▸ Task directions: Two lines in the data below mark the range: the one with "Area Growth over" and the one with "of layout cells". Return both, along with every line between them, exactly.

Dataset entries
=== Begin Enclosure ===
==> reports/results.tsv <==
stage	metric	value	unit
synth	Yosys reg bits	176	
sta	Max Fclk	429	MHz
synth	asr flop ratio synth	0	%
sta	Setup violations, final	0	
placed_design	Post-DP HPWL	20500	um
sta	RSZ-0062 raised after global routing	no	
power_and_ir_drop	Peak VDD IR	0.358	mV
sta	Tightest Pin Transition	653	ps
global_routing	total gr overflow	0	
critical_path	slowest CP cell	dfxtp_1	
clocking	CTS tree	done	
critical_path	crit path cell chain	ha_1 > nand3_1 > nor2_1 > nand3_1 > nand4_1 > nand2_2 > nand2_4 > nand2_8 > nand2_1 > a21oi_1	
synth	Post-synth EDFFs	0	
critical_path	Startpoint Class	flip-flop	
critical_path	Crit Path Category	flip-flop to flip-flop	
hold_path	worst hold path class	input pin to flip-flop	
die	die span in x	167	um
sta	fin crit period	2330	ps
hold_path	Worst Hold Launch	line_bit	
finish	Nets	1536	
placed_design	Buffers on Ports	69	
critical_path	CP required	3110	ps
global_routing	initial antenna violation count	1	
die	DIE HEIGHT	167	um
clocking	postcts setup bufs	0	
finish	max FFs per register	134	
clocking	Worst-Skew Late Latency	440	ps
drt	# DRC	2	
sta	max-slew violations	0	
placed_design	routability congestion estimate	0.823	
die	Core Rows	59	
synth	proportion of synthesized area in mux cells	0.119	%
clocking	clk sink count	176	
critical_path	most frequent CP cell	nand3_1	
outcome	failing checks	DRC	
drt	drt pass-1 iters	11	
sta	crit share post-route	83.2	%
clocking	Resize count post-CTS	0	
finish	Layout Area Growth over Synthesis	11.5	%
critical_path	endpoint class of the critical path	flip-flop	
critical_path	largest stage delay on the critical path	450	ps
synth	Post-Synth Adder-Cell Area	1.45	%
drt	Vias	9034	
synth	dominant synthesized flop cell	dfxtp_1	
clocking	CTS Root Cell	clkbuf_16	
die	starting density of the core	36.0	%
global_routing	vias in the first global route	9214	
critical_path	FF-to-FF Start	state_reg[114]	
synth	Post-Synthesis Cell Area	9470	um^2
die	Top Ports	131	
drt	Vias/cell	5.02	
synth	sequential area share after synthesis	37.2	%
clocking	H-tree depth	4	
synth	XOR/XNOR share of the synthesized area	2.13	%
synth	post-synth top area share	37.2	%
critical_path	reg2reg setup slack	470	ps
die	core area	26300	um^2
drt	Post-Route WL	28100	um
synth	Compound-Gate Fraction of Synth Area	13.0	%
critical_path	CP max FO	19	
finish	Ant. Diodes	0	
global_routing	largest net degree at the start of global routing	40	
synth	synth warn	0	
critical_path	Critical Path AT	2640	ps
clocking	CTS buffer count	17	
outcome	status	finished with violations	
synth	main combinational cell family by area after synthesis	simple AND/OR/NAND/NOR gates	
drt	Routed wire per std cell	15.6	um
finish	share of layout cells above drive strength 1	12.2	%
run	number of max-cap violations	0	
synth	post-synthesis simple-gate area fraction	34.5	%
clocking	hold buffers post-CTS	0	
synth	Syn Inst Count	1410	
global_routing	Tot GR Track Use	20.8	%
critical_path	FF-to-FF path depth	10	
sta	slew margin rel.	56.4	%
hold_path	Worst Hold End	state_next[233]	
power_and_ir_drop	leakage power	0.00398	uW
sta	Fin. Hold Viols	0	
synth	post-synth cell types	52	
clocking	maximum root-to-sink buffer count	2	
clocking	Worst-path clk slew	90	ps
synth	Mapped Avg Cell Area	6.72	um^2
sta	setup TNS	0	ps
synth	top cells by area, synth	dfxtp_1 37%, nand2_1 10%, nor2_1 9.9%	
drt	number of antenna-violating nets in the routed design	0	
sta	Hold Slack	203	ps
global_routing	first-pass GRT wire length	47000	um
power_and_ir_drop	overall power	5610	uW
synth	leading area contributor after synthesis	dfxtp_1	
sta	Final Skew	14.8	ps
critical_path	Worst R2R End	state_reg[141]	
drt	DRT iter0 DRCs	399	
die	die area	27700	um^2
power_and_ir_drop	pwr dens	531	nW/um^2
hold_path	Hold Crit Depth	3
### config.mk
export PLATFORM = sky130hd
export DESIGN_NAME = evu_core
export DESIGN_NICKNAME = d
export VERILOG_FILES = /design/src/evu_pkg.sv /design/src/evu_core.sv
export VERILOG_INCLUDE_DIRS = /design/src
export SDC_FILE = /design/constraint.sdc
export NUM_CORES = 2
export LEC_CHECK = 0
export ABC_AREA = 1
export BUFFER_PORTS_ARGS = -buffer_cell sky130_fd_sc_hd__buf_2
export CORE_AREA = 2 2 406 408
export CTS_CLUSTER_DIAMETER = 40
export DETAILED_ROUTE_END_ITERATION = 7
export DIE_AREA = 0 0 408 410
export PLACE_DENSITY = 0.43
export SLEW_MARGIN = 10
export SYNTH_ARGS = -nofsm -noshare
export SYNTH_HDL_FRONTEND = slang
export SYNTH_SLANG_ARGS = --single-unit
### constraint.sdc
create_clock -name clock_i -period 3 [get_ports clock_i]
set_input_delay 0.15 -clock clock_i [delete_from_list [all_inputs] [get_ports clock_i]]
set_output_delay 0.15 -clock clock_i [all_outputs]
set_load 0.03 [all_outputs]
### src/evu_defines.svh
// Constants of the exception vectoring unit
`ifndef EVU_DEFINES_SVH
`define EVU_DEFINES_SVH
`define EVU_VEC_BREAKPOINT 8'h03
`define EVU_VEC_OVERFLOW 8'h04
`define EVU_VEC_RANGE 8'h05
`define EVU_VEC_FP_ERROR 8'h10
`define EVU_VEC_SIMD_FP 8'h13
`define EVU_FLAG_OVERFLOW 11
`define EVU_FLAG_INT_ENABLE 9
`define EVU_NULL_SELECTOR 16'h0000
`define EVU_RM_ENTRY_BYTES 64'h0000000000000004
`define EVU_PUSH_BYTES_64 64'h0000000000000008
`define EVU_PUSH_BYTES_LEG 64'h0000000000000004
`define EVU_RM_PUSH_BYTES 64'h0000000000000002
`define EVU_FP_COND_COUNT 6
`endif

### src/evu_pkg.sv
// Types of the exception vectoring unit
`default_nettype none
package evu_pkg;
  typedef enum logic [2:0] {
    EVU_MODE_REAL = 3'h1,
    EVU_MODE_PROT = 3'h2,
    EVU_MODE_LONG = 3'h4
  } evu_mode_t;
  typedef enum logic [3:0] {
    EVU_INS_NONE = 4'h0,
    EVU_INS_SOFT_INT = 4'h1,
    EVU_INS_OVF_TRAP = 4'h2,
    EVU_INS_BREAK = 4'h3,
    EVU_INS_RANGE = 4'h4,
    EVU_INS_INTERRUPT_RETURN_INSTRUCTION = 4'h5,
    EVU_INS_FPU = 4'h6,
    EVU_INS_SIMD = 4'h7
  } evu_ins_t;
  typedef enum logic [1:0] {
    EVU_GATE_INTR = 2'h0,
    EVU_GATE_TRAP = 2'h1,
    EVU_GATE_TASK = 2'h2
  } evu_gate_t;
  typedef struct packed {
    logic [31:0] flags;
    logic [63:0] ip;
    logic [15:0] cs;
    logic [15:0] ss;
    logic [63:0] sp;
    logic [1:0] current_privilege_level;
  } evu_state_t;
  typedef struct packed {
    evu_ins_t kind;
    logic [7:0] vector;
    logic [31:0] operand;
    logic [31:0] lower;
    logic [31:0] upper;
    logic [5:0] fp_cond;
    logic has_error;
    logic [31:0] error_code;
  } evu_req_t;
  typedef struct packed {
    evu_gate_t gate;
    logic [1:0] dpl;
    logic [15:0] cs;
    logic [63:0] ip;
    logic smm;
  } evu_gate_desc_t;
  typedef struct packed {
    logic [63:0] value;
    logic [63:0] bytes;
  } evu_push_t;
endpackage
`default_nettype wire

### src/evu_core.sv
// Exception vectoring unit: dispatch, state push, task call and return
`timescale 1ns/1ns
`default_nettype none
`include "evu_defines.svh"

module evu_core
  import evu_pkg::*;
(
  input wire logic clock_i,
  input wire logic reset_n_i,
  input wire logic req_valid_i,
  input wire evu_req_t req_i,
  input wire evu_mode_t mode_i,
  input wire evu_state_t cur_state_i,
  input wire evu_gate_desc_t gate_i,
  input wire logic [63:0] rm_table_entry_i,
  output logic busy_o,
  output logic [7:0] table_index_o,
  output logic table_index_valid_o,
  output logic push_valid_o,
  output evu_push_t push_o,
  output logic redirect_valid_o,
  output evu_state_t redirect_state_o,
  output logic code64_o,
  output logic task_save_o,
  output evu_state_t task_saved_o,
  output logic [7:0] vector_o,
  output logic vector_valid_o
);

  // ************************************************************
  // Sequencer
  // ************************************************************
  typedef enum logic [4:0] {
    ST_IDLE = 5'h01,
    ST_LOOKUP = 5'h02,
    ST_PUSH = 5'h04,
    ST_ENTER = 5'h08,
    ST_RETURN = 5'h10
  } evu_seq_t;

  function automatic logic [63:0] zext16(input logic [15:0] v);
    zext16 = {48'h000000000000, v};
  endfunction

  function automatic logic [63:0] zext32(input logic [31:0] v);
    zext32 = {32'h00000000, v};
  endfunction

  evu_seq_t state_ff;
  logic [7:0] vec_ff;
  logic [2:0] push_idx_ff;
  logic [2:0] push_last_ff;
  logic has_err_ff;
  logic [31:0] err_ff;
  evu_state_t saved_ff;
  evu_state_t task_saved_ff;
  logic task_active_ff;
  evu_mode_t mode_ff;
  logic [63:0] rm_target_ff;

  logic take_vec;
  logic [7:0] take_num;
  logic out_of_range;
  logic fp_any;

  // ************************************************************
  // Instruction decode
  // ************************************************************

  assign out_of_range = ($signed(req_i.operand) < $signed(req_i.lower)) ||
                        ($signed(req_i.operand) > $signed(req_i.upper));
  assign fp_any = |req_i.fp_cond;

  // Decode which instruction raises which vector
  always_comb begin
    take_vec = 1'b0;
    take_num = 8'h00;
    case (req_i.kind)
      EVU_INS_SOFT_INT: begin
        take_vec = 1'b1;
        take_num = req_i.vector;
      end
      EVU_INS_OVF_TRAP: begin
        take_vec = cur_state_i.flags[`EVU_FLAG_OVERFLOW];
        take_num = `EVU_VEC_OVERFLOW;
      end
      EVU_INS_BREAK: begin
        take_vec = 1'b1;
        take_num = `EVU_VEC_BREAKPOINT;
      end
      EVU_INS_RANGE: begin
        take_vec = out_of_range;
        take_num = `EVU_VEC_RANGE;
      end
      EVU_INS_FPU: begin
        take_vec = fp_any;
        take_num = `EVU_VEC_FP_ERROR;
      end
      EVU_INS_SIMD: begin
        take_vec = fp_any;
        take_num = `EVU_VEC_SIMD_FP;
      end
      default: begin
        take_vec = 1'b0;
        take_num = 8'h00;
      end
    endcase
  end

  logic start;
  logic start_ret;
  assign start = (state_ff == ST_IDLE) && req_valid_i && take_vec;
  assign start_ret = (state_ff == ST_IDLE) && req_valid_i && (req_i.kind == EVU_INS_INTERRUPT_RETURN_INSTRUCTION);

  // Privilege change decides the optional stack push in protected mode
  logic cpl_change;
  assign cpl_change = (gate_i.dpl != saved_ff.current_privilege_level);

  always_ff @(posedge clock_i) begin
    if (!reset_n_i) begin
      state_ff <= ST_IDLE;
      vec_ff <= 8'h00;
      has_err_ff <= 1'b0;
      err_ff <= 32'h00000000;
      saved_ff <= '0;
      mode_ff <= EVU_MODE_REAL;
      push_idx_ff <= 3'h0;
      push_last_ff <= 3'h0;
    end else begin
      case (state_ff)
        ST_IDLE: begin
          if (start) begin
            vec_ff <= take_num;
            has_err_ff <= req_i.has_error;
            err_ff <= req_i.error_code;
            saved_ff <= cur_state_i;
            mode_ff <= mode_i;
            state_ff <= ST_LOOKUP;
          end else if (start_ret) begin
            state_ff <= ST_RETURN;
          end
        end
        ST_LOOKUP: begin
          push_idx_ff <= 3'h0;
          if (mode_ff == EVU_MODE_REAL) begin
            push_last_ff <= has_err_ff ? 3'h3 : 3'h2;
            state_ff <= ST_PUSH;
          end else if (gate_i.gate == EVU_GATE_TASK) begin
            state_ff <= ST_ENTER;
          end else begin
            // Order: ss, sp, flags, cs, ip, error; skip stack pair when not needed
            push_idx_ff <= ((mode_ff == EVU_MODE_LONG) || cpl_change) ? 3'h0 : 3'h2;
            push_last_ff <= has_err_ff ? 3'h5 : 3'h4;
            state_ff <= ST_PUSH;
          end
        end
        ST_PUSH: begin
          push_idx_ff <= push_idx_ff + 3'h1;
          if (push_idx_ff == push_last_ff) begin
            state_ff <= ST_ENTER;
          end
        end
        ST_ENTER: begin
          state_ff <= ST_IDLE;
        end
        ST_RETURN: begin
          state_ff <= ST_IDLE;
        end
        default: begin
          state_ff <= ST_IDLE;
        end
      endcase
    end
  end

  // ************************************************************
  // Real-mode table lookup
  // ************************************************************
  always_ff @(posedge clock_i) begin
    if (!reset_n_i) begin
      table_index_o <= 8'h00;
      table_index_valid_o <= 1'b0;
      rm_target_ff <= 64'h0000000000000000;
    end else begin
      table_index_valid_o <= start && (mode_i == EVU_MODE_REAL);
      if (start) begin
        table_index_o <= take_num;
      end
      if (state_ff == ST_LOOKUP && mode_ff == EVU_MODE_REAL) begin
        rm_target_ff <= rm_table_entry_i;
      end
    end
  end

  // ************************************************************
  // Stack pushes
  // ************************************************************
  logic [63:0] push_val;
  always_comb begin
    push_val = 64'h0000000000000000;
    if (mode_ff == EVU_MODE_REAL) begin
      case (push_idx_ff)
        3'h0: push_val = zext32(saved_ff.flags);
        3'h1: push_val = zext16(saved_ff.cs);
        3'h2: push_val = saved_ff.ip;
        3'h3: push_val = zext32(err_ff);
        default: push_val = 64'h0000000000000000;
      endcase
    end else begin
      case (push_idx_ff)
        3'h0: push_val = zext16(saved_ff.ss);
        3'h1: push_val = saved_ff.sp;
        3'h2: push_val = zext32(saved_ff.flags);
        3'h3: push_val = zext16(saved_ff.cs);
        3'h4: push_val = saved_ff.ip;
        3'h5: push_val = zext32(err_ff);
        default: push_val = 64'h0000000000000000;
      endcase
    end
  end

  always_ff @(posedge clock_i) begin
    if (!reset_n_i) begin
      push_valid_o <= 1'b0;
      push_o <= '0;
    end else begin
      push_valid_o <= (state_ff == ST_PUSH);
      push_o.value <= push_val;
      if (mode_ff == EVU_MODE_LONG) begin
        push_o.bytes <= `EVU_PUSH_BYTES_64;
      end else if (mode_ff == EVU_MODE_REAL) begin
        push_o.bytes <= `EVU_RM_PUSH_BYTES;
      end else begin
        push_o.bytes <= `EVU_PUSH_BYTES_LEG;
      end
    end
  end

  // ************************************************************
  // Handler entry, task call and return
  // ************************************************************
  evu_state_t entry_state;
  always_comb begin
    entry_state = saved_ff;
    if (mode_ff == EVU_MODE_REAL) begin
      entry_state.cs = rm_target_ff[31:16];
      entry_state.ip = zext16(rm_target_ff[15:0]);
    end else begin
      entry_state.cs = gate_i.cs;
      entry_state.ip = gate_i.ip;
      entry_state.current_privilege_level = gate_i.dpl;
      if (mode_ff == EVU_MODE_LONG && cpl_change) begin
        entry_state.ss = `EVU_NULL_SELECTOR;
      end
    end
    if (gate_i.gate == EVU_GATE_INTR || mode_ff == EVU_MODE_REAL) begin
      entry_state.flags[`EVU_FLAG_INT_ENABLE] = 1'b0;
    end
  end

  // Task call keeps the interrupted image but jumps into the handler task
  evu_state_t task_entry_state;
  always_comb begin
    task_entry_state = saved_ff;
    task_entry_state.cs = gate_i.cs;
    task_entry_state.ip = gate_i.ip;
  end

  always_ff @(posedge clock_i) begin
    if (!reset_n_i) begin
      redirect_valid_o <= 1'b0;
      redirect_state_o <= '0;
      code64_o <= 1'b0;
      task_save_o <= 1'b0;
      task_saved_o <= '0;
      task_saved_ff <= '0;
      task_active_ff <= 1'b0;
      vector_o <= 8'h00;
      vector_valid_o <= 1'b0;
    end else begin
      redirect_valid_o <= 1'b0;
      task_save_o <= 1'b0;
      vector_valid_o <= start;
      if (start) begin
        vector_o <= take_num;
      end
      if (state_ff == ST_ENTER) begin
        redirect_valid_o <= 1'b1;
        if (mode_ff != EVU_MODE_REAL && gate_i.gate == EVU_GATE_TASK) begin
          task_saved_ff <= saved_ff;
          task_saved_o <= saved_ff;
          task_save_o <= 1'b1;
          task_active_ff <= 1'b1;
          redirect_state_o <= task_entry_state;
        end else begin
          redirect_state_o <= entry_state;
        end
        code64_o <= (mode_ff == EVU_MODE_LONG) && !gate_i.smm;
      end else if (state_ff == ST_RETURN) begin
        redirect_valid_o <= 1'b1;
        if (task_active_ff) begin
          redirect_state_o <= task_saved_ff;
          task_active_ff <= 1'b0;
        end else begin
          redirect_state_o <= saved_ff;
        end
        code64_o <= (mode_ff == EVU_MODE_LONG);
      end
    end
  end

  // ************************************************************
  // Busy flag
  // ************************************************************
  // Drops with the redirect pulse, so the next request may follow at once
  always_ff @(posedge clock_i) begin
    if (!reset_n_i) begin
      busy_o <= 1'b0;
    end else begin
      busy_o <= (start || start_ret) || ((state_ff != ST_IDLE) && (state_ff != ST_ENTER)
                && (state_ff != ST_RETURN));
    end
  end

endmodule // evu_core
`default_nettype wire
=== End Enclosure ===
▸ Solution to this task:
finish	Layout Area Growth over Synthesis	11.5	%
critical_path	endpoint class of the critical path	flip-flop	
critical_path	largest stage delay on the critical path	450	ps
synth	Post-Synth Adder-Cell Area	1.45	%
drt	Vias	9034	
synth	dominant synthesized flop cell	dfxtp_1	
clocking	CTS Root Cell	clkbuf_16	
die	starting density of the core	36.0	%
global_routing	vias in the first global route	9214	
critical_path	FF-to-FF Start	state_reg[114]	
synth	Post-Synthesis Cell Area	9470	um^2
die	Top Ports	131	
drt	Vias/cell	5.02	
synth	sequential area share after synthesis	37.2	%
clocking	H-tree depth	4	
synth	XOR/XNOR share of the synthesized area	2.13	%
synth	post-synth top area share	37.2	%
critical_path	reg2reg setup slack	470	ps
die	core area	26300	um^2
drt	Post-Route WL	28100	um
synth	Compound-Gate Fraction of Synth Area	13.0	%
critical_path	CP max FO	19	
finish	Ant. Diodes	0	
global_routing	largest net degree at the start of global routing	40	
synth	synth warn	0	
critical_path	Critical Path AT	2640	ps
clocking	CTS buffer count	17	
outcome	status	finished with violations	
synth	main combinational cell family by area after synthesis	simple AND/OR/NAND/NOR gates	
drt	Routed wire per std cell	15.6	um
finish	share of layout cells above drive strength 1	12.2	%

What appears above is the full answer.